Z powrotem łódź mknęła z prądem. Słońce wznosiło się coraz wyżej, rozlewając wokół błogosławione ciepło, poranną rosę na płatkach kwiatów suszyło, nad nimi unosiły się wielobarwne motyle i brzęczały pszczoły. Wysoko skowronek piosnkę nam dzwonił. Tato kocham ciebie. Ja też ciebie kocham synku – odpowiedział

Za parę miesięcy czołgi z czerwonymi gwiazdami zgniotły łódź. Po wielu,wielu latach tam wróciłem.

Siedziałem na kamieniu ,w rzeczce mętna woda płynęła i czułem jakby ojca, do lasu dziedzica prowadził, barwny dywan liści i wrzosów szeleścił, borowików, podgrzybków zatrzęsienie, i do przymrozków rosną, same do koszyka wskakują – mówił ojciec Tato, jestem szczęśliwy, tyle grzybków, aż dech zapiera. Szczęście nie jedno ma imię – odpowiedział, gdyby ta chwila trwała latami byłoby życie koszmarne. Tyś szczęściem moim, rośniesz, poznasz las, usłyszysz jak bije jego serce, jak mech rośnie, wtedy zrozumiesz, że cząstką kruchą człowiek w przyrodzie jest.

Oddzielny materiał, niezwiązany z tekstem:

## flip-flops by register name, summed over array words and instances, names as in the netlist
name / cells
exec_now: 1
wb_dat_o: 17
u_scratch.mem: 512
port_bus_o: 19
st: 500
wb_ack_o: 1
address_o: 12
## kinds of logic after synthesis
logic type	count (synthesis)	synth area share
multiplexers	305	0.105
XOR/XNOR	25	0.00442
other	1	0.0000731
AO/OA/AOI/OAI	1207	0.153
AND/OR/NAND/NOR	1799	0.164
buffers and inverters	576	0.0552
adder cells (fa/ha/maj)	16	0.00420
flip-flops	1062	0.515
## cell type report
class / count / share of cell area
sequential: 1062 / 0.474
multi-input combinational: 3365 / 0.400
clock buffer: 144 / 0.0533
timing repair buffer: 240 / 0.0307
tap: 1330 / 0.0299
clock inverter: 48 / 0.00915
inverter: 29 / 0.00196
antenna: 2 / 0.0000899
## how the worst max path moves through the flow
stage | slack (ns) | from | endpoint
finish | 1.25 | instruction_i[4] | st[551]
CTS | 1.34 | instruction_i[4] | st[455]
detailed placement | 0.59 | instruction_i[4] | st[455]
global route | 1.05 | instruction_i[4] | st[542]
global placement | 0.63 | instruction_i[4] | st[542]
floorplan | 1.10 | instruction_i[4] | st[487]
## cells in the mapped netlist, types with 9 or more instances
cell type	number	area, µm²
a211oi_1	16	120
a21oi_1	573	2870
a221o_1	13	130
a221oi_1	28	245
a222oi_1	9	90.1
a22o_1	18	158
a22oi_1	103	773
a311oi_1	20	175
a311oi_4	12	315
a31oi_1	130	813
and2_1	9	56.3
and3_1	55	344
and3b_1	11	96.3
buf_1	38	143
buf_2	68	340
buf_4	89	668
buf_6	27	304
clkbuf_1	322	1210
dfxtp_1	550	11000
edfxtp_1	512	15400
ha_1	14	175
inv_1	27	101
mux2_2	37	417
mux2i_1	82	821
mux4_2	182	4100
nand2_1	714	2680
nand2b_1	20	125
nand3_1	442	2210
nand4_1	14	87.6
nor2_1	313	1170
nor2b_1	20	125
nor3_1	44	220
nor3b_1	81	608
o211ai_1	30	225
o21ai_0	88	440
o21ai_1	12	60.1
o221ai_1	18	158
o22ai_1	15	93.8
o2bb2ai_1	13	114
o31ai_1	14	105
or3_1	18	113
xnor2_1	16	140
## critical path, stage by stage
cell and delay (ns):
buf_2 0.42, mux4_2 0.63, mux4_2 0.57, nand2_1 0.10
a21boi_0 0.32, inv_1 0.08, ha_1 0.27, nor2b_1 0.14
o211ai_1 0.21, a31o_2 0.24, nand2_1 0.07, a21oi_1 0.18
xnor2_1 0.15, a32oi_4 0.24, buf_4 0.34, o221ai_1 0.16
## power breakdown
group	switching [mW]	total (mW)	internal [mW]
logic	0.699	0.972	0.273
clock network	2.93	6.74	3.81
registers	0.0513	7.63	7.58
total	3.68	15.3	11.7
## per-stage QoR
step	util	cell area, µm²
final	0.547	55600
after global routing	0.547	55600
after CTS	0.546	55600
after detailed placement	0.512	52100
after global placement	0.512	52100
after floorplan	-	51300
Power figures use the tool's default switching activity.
### config.mk
export PLATFORM = sky130hd
export DESIGN_NAME = capture_scaler_and_jpeg_control
export DESIGN_NICKNAME = d
export VERILOG_FILES = /design/src/scaler_codec_pkg.sv /design/src/cfg_bus_if.sv /design/src/apb_front.sv /design/src/capture_scaler_and_jpeg_control.sv
export SDC_FILE = /design/constraint.sdc
export NUM_CORES = 1
export LEC_CHECK = 0
export BUFFER_PORTS_ARGS = -buffer_cell sky130_fd_sc_hd__buf_2
export CAP_MARGIN = 20
export CORE_MARGIN = 2
export CORE_UTILIZATION = 40
export DETAILED_ROUTE_END_ITERATION = 7
export PLACE_DENSITY = 0.68
export SLEW_MARGIN = 30
export SYNTH_ARGS = -nofsm -noshare
export SYNTH_HDL_FRONTEND = slang
export SYNTH_HIERARCHICAL = 1
export SYNTH_SLANG_ARGS = --single-unit
### constraint.sdc
create_clock -name pclk -period 2.5 [get_ports pclk]
set_clock_uncertainty 0.2 [all_clocks]
set_input_delay 0.375 -clock pclk [delete_from_list [all_inputs] [get_ports pclk]]
set_output_delay 0.375 -clock pclk [all_outputs]
set_load 0.1 [all_outputs]
### src/scaler_codec_pkg.sv
// Package: register map, field layout, reset values and decode enums
package scaler_codec_pkg;
   // ---------------------------------------------------------------
   // Register byte addresses (printed offsets not all multiples of four)
   // ---------------------------------------------------------------
   localparam logic [11:0] ENCODE_SCALER_RATES_IDX = 12'h96C;
   localparam logic [11:0] ENCODE_SCALER_MODE_IDX = 12'h96E;
   localparam logic [11:0] CODEC_MODULE_CONTROL_IDX = 12'h980;
   localparam logic [11:0] ENCODE_SCALER_CONTROL_IDX = 12'h960;
   localparam logic [11:0] CAMERA_INPUT_FORMAT_IDX = 12'h110;
   localparam logic [13:0] ENCODE_SCALER_RATES_ADDR = {ENCODE_SCALER_RATES_IDX, 2'b00};
   localparam logic [13:0] ENCODE_SCALER_MODE_ADDR = {ENCODE_SCALER_MODE_IDX, 2'b00};
   localparam logic [13:0] CODEC_MODULE_CONTROL_ADDR = {CODEC_MODULE_CONTROL_IDX, 2'b00};
   localparam logic [13:0] ENCODE_SCALER_CONTROL_ADDR = {ENCODE_SCALER_CONTROL_IDX, 2'b00};
   localparam logic [13:0] CAMERA_INPUT_FORMAT_ADDR = {CAMERA_INPUT_FORMAT_IDX, 2'b00};

   // ---------------------------------------------------------------
   // Reset values
   // ---------------------------------------------------------------
   localparam logic [15:0] RATES_RESET = 16'h0101;
   localparam logic [15:0] MODE_RESET = 16'h0000;
   localparam logic [15:0] CONTROL_RESET = 16'h0000;
   localparam logic [15:0] SCALER_CTRL_RESET = 16'h0000;
   localparam logic [15:0] CAMERA_FMT_RESET = 16'h0000;

   // ---------------------------------------------------------------
   // Field positions
   // ---------------------------------------------------------------
   localparam int HRATE_LSB = 0;
   localparam int VRATE_LSB = 8;
   localparam int MODE_LSB = 0;
   localparam int ROTATE_BIT = 8;
   localparam int SOFT_RESET_BIT = 7;
   localparam int NO_OFFSET_BIT = 4;
   localparam int PATH_LSB = 1;
   localparam int ENABLE_BIT = 0;
   localparam int INDEP_BIT = 2;
   localparam int SCALER_EN_BIT = 0;
   localparam int CAM_STRAIGHT_BIT = 8;
   localparam int CAM_OFFSET_IN_BIT = 9;
   localparam logic [15:0] RATES_MASK = 16'h3F3F;
   localparam logic [15:0] MODE_MASK = 16'h0003;
   localparam logic [15:0] CONTROL_MASK = 16'h011F;
   localparam logic [15:0] SCALER_CTRL_MASK = 16'h0005;
   localparam logic [15:0] CAMERA_FMT_MASK = 16'h0300;
   localparam logic [5:0] RATE_MIN = 6'h01;
   localparam logic [5:0] RATE_MAX = 6'h20;

   // ---------------------------------------------------------------
   // Enumerations
   // ---------------------------------------------------------------
   typedef enum logic [1:0] {
      SCALE_NONE = 2'h0,
      SCALE_REDUCE = 2'h1,
      SCALE_REDUCE_AVG = 2'h2,
      SCALE_RESERVED = 2'h3
   } scale_mode_t;

   typedef enum logic [2:0] {
      PATH_CODEC = 3'h0,
      PATH_YUV422_IN = 3'h1,
      PATH_RSVD2 = 3'h2,
      PATH_YUV422_OUT = 3'h3,
      PATH_HOST_CODEC = 3'h4,
      PATH_YUV420_IN = 3'h5,
      PATH_RSVD6 = 3'h6,
      PATH_YUV420_OUT = 3'h7
   } data_path_t;
endpackage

Prawda ta dotarła po jego śmierci, ci co ich kochamy, odchodzą za szybko, ale we wspomnieniach do końca życia zostają – Widzę i słyszę matkę, ze snopkiem żyta stoi. Synku pomóż – woła, a chabry całują jej stopy, na dachu bociany klekoczą, a klony szumią, serce od tego bije niby dzwony modlitewne... Życie bez wspomnień – pustynią bez wody, wiosną bez kwiatów.